For the last year, I have been faced with the question of why they end. I have no real answers. I am not looking at romantic love here. I am specifically looking at friendship. Platonic intimacy. Or familial bonds. I watch that intangible closeness dissolve. My friendships never seem to end with an explanation. There is no argument–or even a teary confession–one day it is done. Never to be born again.

This introspection began after my father died last summer. We hadn’t spoken for almost nine years. I am left with an eternal quiet. I am unsettled by this. It was not my choice. He cut me off. I had given him answers to questions about my sister. He could not face her spiral into her own darkness. I was left to find peace in the void.

In my twenties, I was very close with a husband and wife. I was inspired and pushed by her husband to go to college and become more. He was a shrewd intelligent man, with searching eyes, and a Shakespearean sensibility. I would perform with his wife. Long days filled with Arabian music, coin belts, and sweat. We danced regularly. It was a wonderful space to learn and challenge myself to do, and be more.

Slowly, bit by bit, a bitterness crept into my time with them. I was too young and naive to see it at first. I was welcome less and less in their house. Till finally, I was not invited at all. A green eyed monster had reared its ugly head. Suddenly, my friend resembled Othello, and less and less the moderate professor. I have tried once in the last 15 years to mend a friendship I held dear. To this day, I am not welcome. Othello still rules that kingdom.

Possibly a deeper hurt for me would be the loss of the friend I named my daughter after. She is a willful powerhouse, dark, and fierce.

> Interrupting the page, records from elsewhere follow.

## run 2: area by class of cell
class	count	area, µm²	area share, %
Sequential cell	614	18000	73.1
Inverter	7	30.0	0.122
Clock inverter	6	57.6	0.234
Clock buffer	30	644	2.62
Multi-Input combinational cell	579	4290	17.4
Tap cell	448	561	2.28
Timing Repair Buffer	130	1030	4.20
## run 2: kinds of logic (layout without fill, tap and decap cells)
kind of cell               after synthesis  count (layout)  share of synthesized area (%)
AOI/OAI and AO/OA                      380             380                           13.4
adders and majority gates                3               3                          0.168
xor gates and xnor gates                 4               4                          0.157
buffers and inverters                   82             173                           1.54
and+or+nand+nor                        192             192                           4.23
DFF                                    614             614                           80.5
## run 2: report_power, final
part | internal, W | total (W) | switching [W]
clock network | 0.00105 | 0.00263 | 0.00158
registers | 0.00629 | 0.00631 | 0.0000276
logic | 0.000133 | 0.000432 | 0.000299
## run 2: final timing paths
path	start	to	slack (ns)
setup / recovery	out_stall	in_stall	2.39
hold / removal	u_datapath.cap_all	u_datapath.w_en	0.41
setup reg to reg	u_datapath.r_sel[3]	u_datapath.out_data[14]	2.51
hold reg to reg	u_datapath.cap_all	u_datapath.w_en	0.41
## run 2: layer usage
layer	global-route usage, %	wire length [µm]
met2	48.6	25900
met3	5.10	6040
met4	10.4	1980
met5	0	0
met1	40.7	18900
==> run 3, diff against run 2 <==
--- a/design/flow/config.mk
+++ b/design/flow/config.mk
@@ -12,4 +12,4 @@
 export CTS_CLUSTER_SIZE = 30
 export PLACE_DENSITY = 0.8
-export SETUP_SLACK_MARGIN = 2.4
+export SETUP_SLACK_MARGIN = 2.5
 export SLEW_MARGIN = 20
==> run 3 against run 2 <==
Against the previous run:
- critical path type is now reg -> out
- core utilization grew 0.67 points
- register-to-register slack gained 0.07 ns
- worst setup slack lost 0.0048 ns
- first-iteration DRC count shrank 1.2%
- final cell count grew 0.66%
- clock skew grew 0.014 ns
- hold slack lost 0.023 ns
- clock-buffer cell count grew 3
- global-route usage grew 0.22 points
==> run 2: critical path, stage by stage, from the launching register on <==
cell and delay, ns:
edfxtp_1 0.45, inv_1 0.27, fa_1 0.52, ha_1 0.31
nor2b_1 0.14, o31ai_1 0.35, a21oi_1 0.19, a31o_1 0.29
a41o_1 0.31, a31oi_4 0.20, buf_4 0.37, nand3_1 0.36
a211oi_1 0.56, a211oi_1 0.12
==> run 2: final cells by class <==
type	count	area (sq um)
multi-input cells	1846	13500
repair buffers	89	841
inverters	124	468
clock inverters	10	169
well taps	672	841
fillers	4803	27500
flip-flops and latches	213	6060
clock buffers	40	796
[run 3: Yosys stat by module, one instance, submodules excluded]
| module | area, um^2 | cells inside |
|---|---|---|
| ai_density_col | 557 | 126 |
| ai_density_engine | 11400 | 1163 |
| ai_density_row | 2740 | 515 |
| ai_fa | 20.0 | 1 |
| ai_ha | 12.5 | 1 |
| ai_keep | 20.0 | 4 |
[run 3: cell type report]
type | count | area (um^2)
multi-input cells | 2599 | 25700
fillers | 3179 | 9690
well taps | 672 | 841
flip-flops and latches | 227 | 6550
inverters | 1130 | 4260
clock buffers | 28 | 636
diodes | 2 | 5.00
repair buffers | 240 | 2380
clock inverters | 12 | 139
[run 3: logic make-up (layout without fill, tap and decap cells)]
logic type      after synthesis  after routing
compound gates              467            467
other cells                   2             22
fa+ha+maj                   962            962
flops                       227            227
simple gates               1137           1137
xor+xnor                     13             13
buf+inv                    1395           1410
Source: an optimization exercise on an open RTL-to-GDS flow (aim: small area and few clock cycles per item). Production flows keep margins and buffers that such runs may drop.
In this exercise RTL edits were held to simulation tests only and were not proved equivalent to the original.
Power figures rest on the tool's default switching activity, not on a simulated workload.

## oak
==> flow/design.v (excerpt) <==
module gray_vertical_census_bank #(
  parameter int LANES       = 16,
  parameter int PIX_W       = 8,
  parameter int RADIUS      = 8,
  parameter int FRAME_LINES = 480,
  parameter int INFO_W      = 8
) (
  input  logic                     clk,
  input  logic                     reset,
  input  logic [LANES*PIX_W-1:0]   in_pixels,
  input  logic [INFO_W-1:0]        in_info,
  input  logic                     in_valid,
  output logic                     in_ready,
  input  logic                     cfg_mode,
  input  logic [PIX_W-1:0]         cfg_threshold,
  output logic [2*LANES-1:0]       out_bits,
  output logic [INFO_W-1:0]        out_info,
  output logic                     out_border,
  output logic                     out_last,
  output logic                     out_valid,
  input  logic                     out_ready
);
==> module gray_vertical_census_bank, before the edit <==
module gray_vertical_census_bank #(
  parameter int LANES       = 16,
  parameter int PIX_W       = 8,
  parameter int RADIUS      = 8,
  parameter int FRAME_LINES = 480,
  parameter int INFO_W      = 8
) (
  input  logic                     clk,
  input  logic                     reset,
  input  logic [LANES*PIX_W-1:0]   in_pixels,
  input  logic [INFO_W-1:0]        in_info,
  input  logic                     in_valid,
  output logic                     in_ready,
  input  logic                     cfg_mode,
  input  logic [PIX_W-1:0]         cfg_threshold,
  output logic [2*LANES-1:0]       out_bits,
  output logic [INFO_W-1:0]        out_info,
  output logic                     out_border,
  output logic                     out_last,
  output logic                     out_valid,
  input  logic                     out_ready
);
  localparam int N = 2 * RADIUS + 1;       
  logic        en, accept;
  logic [8:0]  k, k_next;                  
  logic        k_first, k_border, k_last;  
  logic        mode_l;
  logic [7:0]  thr_l;
  logic [12:0] t17;
  logic [13:0] lim_lo, lim_hi;             
  logic [7:0]  win [LANES][N];             
  logic [11:0] lsum [LANES];               
  logic        s1_valid, s1_border, s1_last;
  logic [7:0]  s1_info;
  logic [2*LANES-1:0] bits_next;
  assign en       = !out_valid || out_ready;
  assign in_ready = en;
  assign accept   = in_valid && en;
  assign k_next = k_last ? 9'd0 : k + 9'd1;
  always_ff @(posedge clk) begin
    if (reset) begin
      k        <= '0;
      k_first  <= 1'b1;
      k_border <= 1'b1;
      k_last   <= 1'b0;
    end else if (accept) begin
      k        <= k_next;
      k_first  <= (k_next == 9'd0);
      k_border <= (k_next < 9'd16);
      k_last   <= (k_next == 9'd479);
    end
  end
  always_ff @(posedge clk) begin
    if (accept && k_first) begin
      mode_l <= cfg_mode;
      thr_l  <= cfg_threshold;
    end
  end
  assign t17    = mode_l ? ({1'b0, thr_l, 4'b0} + {5'b0, thr_l}) : 13'd0;
  assign lim_lo = 14'd4335 - {1'b0, t17};
  assign lim_hi = 14'd4335 + {1'b0, t17};
  always_ff @(posedge clk) begin
    if (accept) begin
      for (int i = 0; i < LANES; i++) begin
        win[i][N-1] <= win[i][N-2] | {8{k_border}};
        for (int j = N - 2; j > 1; j--) win[i][j] <= win[i][j-1];
        win[i][1] <= ~win[i][0];
        win[i][0] <= in_pixels[i*PIX_W +: PIX_W];
      end
      s1_info   <= in_info;
      s1_border <= k_border;
      s1_last   <= k_last;
    end
  end
  always_ff @(posedge clk) begin
    if (accept) begin
      for (int i = 0; i < LANES; i++) begin
        logic [11:0] s, cy, z, t;
        logic [12:0] c;
        z = {4'hf, win[i][N-1]};
        for (int b = 0; b < 12; b++) begin
          if (b < 8) {cy[b], s[b]} = 2'(lsum[i][b]) + 2'(win[i][0][b]) + 2'(z[b]);
          else       {cy[b], s[b]} = {lsum[i][b], !lsum[i][b]};
        end
        c[0] = 1'b1;
        for (int b = 0; b < 12; b++) begin
          logic y;
          y = (b > 0) ? cy[b-1] : 1'b0;
          {c[b+1], t[b]} = 2'(s[b]) + 2'(y) + 2'(c[b]);
        end
        lsum[i] <= k_first ? 12'd0 : t;
      end
    end
  end
  always_comb begin
    for (int i = 0; i < LANES; i++) begin
      logic [13:0] l, a, b, c, s1, c1, s2, c2, p;
      logic [7:0]  nc;
      logic [14:0] gl, gh;
      nc = win[i][RADIUS];                           
      l  = {2'b0, lsum[i]};
      a  = {6'b0, win[i][0]};
      b  = {2'b0, nc, 4'b0};
      c  = {6'b0, nc};
      for (int j = 0; j < 14; j++) begin
        {c1[j], s1[j]} = 2'(l[j]) + 2'(a[j]) + 2'(c[j]);
      end
      for (int j = 0; j < 4; j++) begin
        s2[j] = s1[j];
        c2[j] = (j < 3) ? c1[j] : 1'b0;
      end
      for (int j = 4; j < 14; j++)
        {c2[j], s2[j]} = 2'(s1[j]) + 2'(c1[j-1]) + 2'(b[j]);
      begin
        logic [13:0] e, g, h, g1, h1, g2, h2, g3;
        logic [13:0] cr;
        e = {c2[12:0], 1'b0};
        for (int j = 0; j < 14; j++) {g[j], h[j]} = 2'(s2[j]) + 2'(e[j]);
        g1 = g; h1 = h;
        for (int j = 1; j < 14; j += 2) begin
          g1[j] = g[j] | (h[j] & g[j-1]);
          h1[j] = h[j] & h[j-1];
        end
        g2 = g1; h2 = h1;
        for (int j = 3; j < 14; j += 4) begin
          g2[j] = g1[j] | (h1[j] & g1[j-2]);
          h2[j] = h1[j] & h1[j-2];
        end
        g3 = g2;
        g3[7] = g2[7] | (h2[7] & g2[3]);
        cr[0]  = 1'b0;
        cr[1]  = g[0];
        cr[2]  = g1[1];
        cr[4]  = g2[3];
        cr[8]  = g3[7];
        cr[3]  = g[2]   | (h[2]   & cr[2]);
        cr[6]  = g1[5]  | (h1[5]  & cr[4]);
        cr[5]  = g[4]   | (h[4]   & cr[4]);
        cr[7]  = g[6]   | (h[6]   & cr[6]);
        cr[12] = g2[11] | (h2[11] & cr[8]);
        cr[10] = g1[9]  | (h1[9]  & cr[8]);
        cr[9]  = g[8]   | (h[8]   & cr[8]);
        cr[11] = g[10]  | (h[10]  & cr[10]);
        cr[13] = g[12]  | (h[12]  & cr[12]);
        p = h ^ cr;
      end
      gl[0] = 1'b1;
      gh[0] = 1'b1;
      for (int j = 0; j < 14; j++) begin
        gl[j+1] = (p[j] & !lim_lo[j]) | (p[j] & gl[j]) | (!lim_lo[j] & gl[j]);
        gh[j+1] = (!p[j] & lim_hi[j]) | (!p[j] & gh[j]) | (lim_hi[j] & gh[j]);
      end
      bits_next[2*i]   = !s1_border && !gl[14];
      bits_next[2*i+1] = !s1_border && mode_l && !gh[14];
    end
  end
  always_ff @(posedge clk) begin
    if (reset) begin
      s1_valid  <= 1'b0;
      out_valid <= 1'b0;
    end else if (en) begin
      s1_valid  <= accept;
      out_valid <= s1_valid;
    end
  end
  always_ff @(posedge clk) begin
    if (en) begin
      out_bits   <= bits_next;
      out_info   <= s1_info;
      out_border <= s1_border;
      out_last   <= s1_last;
    end
  end
endmodule
Settings: LEC_CHECK=0, CAP_MARGIN=20, CORE_MARGIN=2, CORE_UTILIZATION=70, CTS_BUF_LIST=sky130_fd_sc_hd__clkbuf_16, CTS_CLUSTER_DIAMETER=65, CTS_CLUSTER_SIZE=33, SLEW_MARGIN=20; clock period 6.0 ns.
standard.sh (not shown) runs the stock make flow with config.mk's settings and CLKGATE_MAP_FILE= SYNTH_SCRIPT=/design/flow/synth_recipe.tcl, a recipe that flattens the netlist after the stock synthesis.
==> flow/flow/run.sh <==
#!/bin/bash
# The standard layout, with two changes:
#  - the port buffers are the smallest buffer (buf_1) instead of the default pick;
#  - clock tree synthesis inserts no dummy loads.
# Everything else (synthesis, floorplan, power grid, placement, routing) is
# the standard flow; its output goes to standard.log in this folder.
set -e
export BUFFER_PORTS_ARGS="-buffer_cell sky130_fd_sc_hd__buf_1"
export CTS_ARGS="-sink_clustering_enable -repair_clock_nets -sink_clustering_size 33 -sink_clustering_max_diameter 65 -buf_list sky130_fd_sc_hd__clkbuf_16 -dont_use_dummy_load"
bash standard.sh > standard.log 2>&1
Testbench counts of oak, summed over its fixed seeds: cycles 11,536, items 11,520.
## Diff of input files: pine against oak
--- a/flow/design.v
+++ b/flow/design.v
@@ -30,5 +30,7 @@
   logic [13:0] lim_lo, lim_hi;             
   logic [7:0]  win [LANES][N];             
-  logic [11:0] lsum [LANES];               
+  logic [7:0]  llo [LANES];
+  logic [3:0]  lhi [LANES];
+  logic [1:0]  lq  [LANES];
   logic        s1_valid, s1_border, s1_last;
   logic [7:0]  s1_info;
@@ -76,18 +78,22 @@
     if (accept) begin
       for (int i = 0; i < LANES; i++) begin
-        logic [11:0] s, cy, z, t;
-        logic [12:0] c;
-        z = {4'hf, win[i][N-1]};
-        for (int b = 0; b < 12; b++) begin
-          if (b < 8) {cy[b], s[b]} = 2'(lsum[i][b]) + 2'(win[i][0][b]) + 2'(z[b]);
-          else       {cy[b], s[b]} = {lsum[i][b], !lsum[i][b]};
+        logic [7:0] s, cy, z;
+        logic [9:0] t;
+        logic [8:0] c;
+        z = win[i][N-1];
+        for (int b = 0; b < 8; b++) begin
+          {cy[b], s[b]} = 2'(llo[i][b]) + 2'(win[i][0][b]) + 2'(z[b]);
         end
         c[0] = 1'b1;
-        for (int b = 0; b < 12; b++) begin
+        for (int b = 0; b < 8; b++) begin
           logic y;
           y = (b > 0) ? cy[b-1] : 1'b0;
           {c[b+1], t[b]} = 2'(s[b]) + 2'(y) + 2'(c[b]);
         end
-        lsum[i] <= k_first ? 12'd0 : t;
+        t[8] = cy[7] ^ c[8];
+        t[9] = cy[7] & c[8];
+        llo[i] <= k_first ? 8'd0 : t[7:0];
+        lq[i]  <= k_first ? 2'd0 : t[9:8];
+        lhi[i] <= k_first ? 4'd0 : lhi[i] + {2'b0, lq[i]} + 4'hf;
       end
     end
@@ -99,5 +105,5 @@
       logic [14:0] gl, gh;
       nc = win[i][RADIUS];                           
-      l  = {2'b0, lsum[i]};
+      l  = {2'b0, lhi[i] + {2'b0, lq[i]}, llo[i]};
       a  = {6'b0, win[i][0]};
       b  = {2'b0, nc, 4'b0};
[summary]
- | net switching power | pine vs oak | worse |
- Going from oak to pine, share of power burned in combinational logic went up 1.1 points; half-perimeter wire length of the detailed placement result lower; worst hold slack flat.
- Relative to oak, the global-route wire length before repair of pine is higher by 1100 um.
Testbench counts of pine, summed over its fixed seeds: cycles 11,536, items 11,520.

==> static timing again, ports no longer ideal <==
The flow's constraints put no driver on any port. The routed layouts listed below were extracted and timed again, unchanged, in two steps.
Step 1: set_driving_cell puts a clkbuf_16 on clk and a buf_2 on each other input, an assumption about the parent block.
Step 2 also shifts input and output timing later by t, the mid clock arrival at the registers, as if the neighbouring blocks saw the same clock.
Slacks: no drivers / after step 1 / after step 2; pairs: no drivers / after step 1.
run	t (ns)	slack for setup (ns)	worst hold slack (ns)	worst setup path after step 2
oak	0.837	0.190 / 0.190 / 0.190	0.369 / 0.369 / 0.369	register to register
pine	0.829	0.772 / 0.772 / 0.772	0.367 / 0.367 / 0.367	register to register
After both steps setup and hold are still met in every run listed.
Context: an optimization exercise on an open-source flow, tuned for small area, a short achievable clock period and few clock cycles per item. The choices shown serve that exercise and are no tape-out recipe.
At most, simulation tests tie the RTL to the original design; equivalence was not proved.
No functional check of the RTL was part of run 1.

### design/flow/config.mk
export PLATFORM = sky130hd
export DESIGN_NAME = cordic_pipe
export DESIGN_NICKNAME = cordic_pipe
export VERILOG_FILES = /design/flow/design.v
export SDC_FILE = /design/flow/constraint.sdc
export NUM_CORES = 4
export LEC_CHECK = 0
export CAP_MARGIN = 20
export CORE_MARGIN = 2
export CORE_UTILIZATION = 40
export SETUP_SLACK_MARGIN = 1.2
export SLEW_MARGIN = 20
### design/flow/constraint.sdc
create_clock -name core_clock -period 4.4 [get_ports {clk}]
set_input_delay 0.8800 -clock core_clock [delete_from_list [all_inputs] [get_ports {clk}]]
set_output_delay 0.8800 -clock core_clock [all_outputs]
set_load 0.01 [all_outputs]
### design/flow/design.v
module cordic_pipe #(
  parameter int W         = 16,
  parameter int AW        = 16,
  parameter int ITER      = 12,
  parameter int GAIN_COMP = 1,
  parameter int IN_REG    = 0,    
  parameter int IPS       = 1,    
  parameter int GSPLIT    = 1,    
  parameter int SKID      = 2     
) (
  input  logic          clk,
  input  logic          rst,
  input  logic          in_valid,
  output logic          in_ready,
  input  logic          in_mode,
  input  logic [W-1:0]  in_x,
  input  logic [W-1:0]  in_y,
  input  logic [AW-1:0] in_z,
  output logic          out_valid,
  input  logic          out_ready,
  output logic          out_mode,
  output logic [W-1:0]  out_x,
  output logic [W-1:0]  out_y,
  output logic [AW-1:0] out_z
);
  localparam int XW = W + 2;
  localparam int BW = XW - 5;   
  localparam int NS = ITER / IPS;
  localparam logic signed [AW-1:0] Z90  = AW'(9000);
  localparam logic signed [AW-1:0] Z180 = AW'(18000);
  function automatic logic [AW-1:0] atan_cdeg(input int i);
    case (i)
      0:  atan_cdeg = 4500;
      1:  atan_cdeg = 2657;
      2:  atan_cdeg = 1404;
      3:  atan_cdeg = 713;
      4:  atan_cdeg = 358;
      5:  atan_cdeg = 179;
      6:  atan_cdeg = 90;
      7:  atan_cdeg = 45;
      8:  atan_cdeg = 22;
      9:  atan_cdeg = 11;
      10: atan_cdeg = 6;
      11: atan_cdeg = 3;
      12: atan_cdeg = 1;
      13: atan_cdeg = 1;
      default: atan_cdeg = 0;
    endcase
  endfunction
  function automatic logic [XW-1:0] addsub(input logic [XW-1:0] a, input logic [XW-1:0] b,
                                           input logic sub);
    logic [XW:0] s;
    s = {a, 1'b1} + {b ^ {XW{sub}}, sub};
    addsub = s[XW:1];
  endfunction
  localparam int NV = IN_REG + 1 + NS + (GSPLIT == 1 ? 2 : 1);   
  logic          en;              
  logic          o_v, s_v, rdy;   
  logic [NV-1:0] vld;
  assign out_valid = o_v;
  always_ff @(posedge clk or posedge rst) begin
    if (rst) vld <= '0;
    else if (en) vld <= {vld[NV-2:0], in_valid};
  end
  logic signed [AW-1:0] zi;
  logic                 r_hi, r_lo, vfold, n_fold, n_kp, n_kn, n_d0;
  assign zi     = in_z;
  assign r_hi   = zi > Z90;             
  assign r_lo   = zi < -Z90;            
  assign vfold  = in_x[W-1];            
  assign n_fold = in_mode ? vfold : (r_hi || r_lo);
  assign n_kp   = in_mode ? (vfold && !in_y[W-1]) : r_lo;
  assign n_kn   = in_mode ? (vfold && in_y[W-1]) : r_hi;
  assign n_d0   = in_mode ? (vfold ? ($signed(in_y) > 0) : in_y[W-1])
                          : (r_hi ? (zi >= Z180) : r_lo ? (zi >= -Z180) : !zi[AW-1]);
  logic          i_mode, i_fold, i_kp, i_kn, i_d0;
  logic [W-1:0]  i_x, i_y;
  logic [AW-1:0] i_zm;
  if (IN_REG != 0) begin : g_inreg
    always_ff @(posedge clk) begin
      if (en) begin
        i_mode <= in_mode;
        i_x    <= in_x;
        i_y    <= in_y;
        i_zm   <= in_mode ? '0 : in_z;
        i_fold <= n_fold;
        i_kp   <= n_kp;
        i_kn   <= n_kn;
        i_d0   <= n_d0;
      end
    end
  end else begin : g_noinreg
    assign i_mode = in_mode;
    assign i_x    = in_x;
    assign i_y    = in_y;
    assign i_zm   = in_mode ? '0 : in_z;
    assign i_fold = n_fold;
    assign i_kp   = n_kp;
    assign i_kn   = n_kn;
    assign i_d0   = n_d0;
  end
  logic signed [XW-1:0] ext_x, ext_y, px_n, py_n;
  logic signed [AW-1:0] pz_n;
  assign ext_x = {{2{i_x[W-1]}}, i_x};
  assign ext_y = {{2{i_y[W-1]}}, i_y};
  assign px_n  = i_fold ? -ext_x : ext_x;
  assign py_n  = i_fold ? -ext_y : ext_y;
  if (IN_REG != 0) begin : g_pz_sel
    assign pz_n = i_zm + (i_kp ? Z180 : i_kn ? -Z180 : AW'(0));
  end else begin : g_pz_mux
    logic signed [AW-1:0] zp, zn;
    assign zp   = i_zm + Z180;
    assign zn   = i_zm - Z180;
    assign pz_n = i_kp ? zp : i_kn ? zn : i_zm;
  end
  logic [NS:0]           s_mode, s_dx, s_dy;
  logic [NS:0][XW-1:0]   s_x, s_y;
  logic [NS:0][AW-1:0]   s_z;
  always_ff @(posedge clk) begin
    if (en) begin
      s_mode[0] <= i_mode;
      s_x[0]    <= px_n;
      s_y[0]    <= py_n;
      s_z[0]    <= pz_n;
      s_dx[0]   <= i_d0;
      s_dy[0]   <= !i_d0;
    end
  end
  localparam int NC = NS * (IPS + 1);
  logic [NC-1:0][XW-1:0] cx, cy;
  logic [NC-1:0][AW-1:0] cz;
  logic [NC-1:0]         cdx, cdy;
  for (genvar k = 0; k < NS; k++) begin : g_stage
    localparam int B = k * (IPS + 1);
    assign cx[B+0]  = s_x[k];
    assign cy[B+0]  = s_y[k];
    assign cz[B+0]  = s_z[k];
    assign cdx[B+0] = s_dx[k];
    assign cdy[B+0] = s_dy[k];
    for (genvar j = 0; j < IPS; j++) begin : g_rot
      localparam int I = k * IPS + j;
      localparam logic [AW-1:0] ANG = atan_cdeg(I);
      logic signed [XW-1:0] xs, ys;
      assign xs        = $signed(cx[B+j]) >>> I;
      assign ys        = $signed(cy[B+j]) >>> I;
      assign cx[B+j+1]   = addsub(cx[B+j], ys, cdx[B+j]);
      assign cy[B+j+1]   = addsub(cy[B+j], xs, cdy[B+j]);
      assign cz[B+j+1]   = cz[B+j] + (cdx[B+j] ? -ANG : ANG);
      assign cdx[B+j+1]  = s_mode[k] ? cy[B+j+1][XW-1] : !cz[B+j+1][AW-1];
      assign cdy[B+j+1]  = s_mode[k] ? !cy[B+j+1][XW-1] : cz[B+j+1][AW-1];
    end
    always_ff @(posedge clk) begin
      if (en) begin
        s_mode[k+1] <= s_mode[k];
        s_x[k+1]    <= cx[B+IPS];
        s_y[k+1]    <= cy[B+IPS];
        s_z[k+1]    <= cz[B+IPS];
        s_dx[k+1]   <= cdx[B+IPS];
        s_dy[k+1]   <= cdy[B+IPS];
      end
    end
  end
  logic signed [XW-1:0] l_x, l_y, g_x, g_y;
  logic          g_mode;
  logic [AW-1:0] g_z;
  assign l_x = s_x[NS];
  assign l_y = s_y[NS];
  if (GSPLIT == 1) begin : g_gain2
    logic signed [XW-1:0] ga_x, ga_y;
    logic signed [BW-1:0] gb_x, gb_y;
    logic          ga_mode;
    logic [AW-1:0] ga_z;
    always_ff @(posedge clk) begin
      if (en) begin
        ga_mode <= s_mode[NS];
        ga_z    <= s_z[NS];
        ga_x    <= (l_x >>> 1) + (l_x >>> 3);
        ga_y    <= (l_y >>> 1) + (l_y >>> 3);
        gb_x    <= BW'(l_x >>> 6) + BW'(l_x >>> 9);
        gb_y    <= BW'(l_y >>> 6) + BW'(l_y >>> 9);
        g_mode  <= ga_mode;
        g_z     <= ga_z;
        g_x     <= ga_x - XW'(gb_x);
        g_y     <= ga_y - XW'(gb_y);
      end
    end
  end else if (GSPLIT == 2) begin : g_gainh
    logic signed [XW-1:0] ga_x, ga_y;
    logic signed [BW-1:0] gb_x, gb_y;
    always_ff @(posedge clk) begin
      if (en) begin
        g_mode <= s_mode[NS];
        g_z    <= s_z[NS];
        ga_x   <= (l_x >>> 1) + (l_x >>> 3);
        ga_y   <= (l_y >>> 1) + (l_y >>> 3);
        gb_x   <= BW'(l_x >>> 6) + BW'(l_x >>> 9);
        gb_y   <= BW'(l_y >>> 6) + BW'(l_y >>> 9);
      end
    end
    assign g_x = ga_x - XW'(gb_x);
    assign g_y = ga_y - XW'(gb_y);
  end else begin : g_gain1
    always_ff @(posedge clk) begin
      if (en) begin
        g_mode <= s_mode[NS];
        g_z    <= s_z[NS];
        g_x    <= (l_x >>> 1) + (l_x >>> 3) - (l_x >>> 6) - (l_x >>> 9);
        g_y    <= (l_y >>> 1) + (l_y >>> 3) - (l_y >>> 6) - (l_y >>> 9);
      end
    end
  end
  function automatic logic [W-1:0] sat(input logic signed [XW-1:0] v);
    if (v[XW-1:W-1] != {(XW-W+1){v[XW-1]}}) sat = {v[XW-1], {(W-1){!v[XW-1]}}};
    else                                    sat = v[W-1:0];
  endfunction
  logic [3*W:0] res, skid;
  assign res = GAIN_COMP != 0 ? {g_mode, sat(g_x), sat(g_y), g_z}
                              : {s_mode[NS], sat(l_x), sat(l_y), s_z[NS]};
  if (SKID == 1) begin : g_skid
    logic push, o_v_n, s_v_n;
    assign en       = !s_v;
    assign in_ready = rdy;
    assign push     = en && vld[NV-1];
    assign o_v_n    = s_v || push || (o_v && !out_ready);
    assign s_v_n    = s_v ? !out_ready : (push && o_v && !out_ready);
    always_ff @(posedge clk or posedge rst) begin
      if (rst) begin
        o_v <= 1'b0;
        s_v <= 1'b0;
        rdy <= 1'b1;
      end else begin
        o_v <= o_v_n;
        s_v <= s_v_n;
        rdy <= !s_v_n;
      end
    end
    always_ff @(posedge clk) begin
      if (!s_v) skid <= res;
      if (!o_v || out_ready) {out_mode, out_x, out_y, out_z} <= s_v ? skid : res;
    end
  end else if (SKID == 2) begin : g_noreg
    assign en       = !o_v || out_ready;
    assign in_ready = en;
    assign s_v      = 1'b0;
    assign rdy      = 1'b1;
    assign skid     = '0;
    assign o_v      = vld[NV-1];
    assign {out_mode, out_x, out_y, out_z} = res;
  end else begin : g_noskid
    assign en       = !o_v || out_ready;
    assign in_ready = en;
    assign s_v      = 1'b0;
    assign rdy      = 1'b1;
    assign skid     = '0;
    always_ff @(posedge clk or posedge rst) begin
      if (rst) o_v <= 1'b0;
      else if (en) o_v <= vld[NV-1];
    end
    always_ff @(posedge clk) begin
      if (en) {out_mode, out_x, out_y, out_z} <= res;
    end
  end
endmodule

Her sense of humor is cutting and she loves deeply. We met in unusual circumstances. Our friendship was forged in the heat of the Arizona desert. We are both from very different worlds. In that brief space we shared, it didn’t matter. She became the older sister I never had.

When I was seventeen she introduced me to literature. I stayed up late buried in An Unbearable Lightness of Being, and venturing in into the magical realism of The Master and Margarita. I had wanted to write all of my life. My literary diet up to that point had been filled with dragons and fantastical creatures. I was caught unaware by the beauty of a sentence. I remember holding my breath as I read words that described the acute pain of life, love, and the heart. Reality, had revealed itself as more colorful, and more alive through writing.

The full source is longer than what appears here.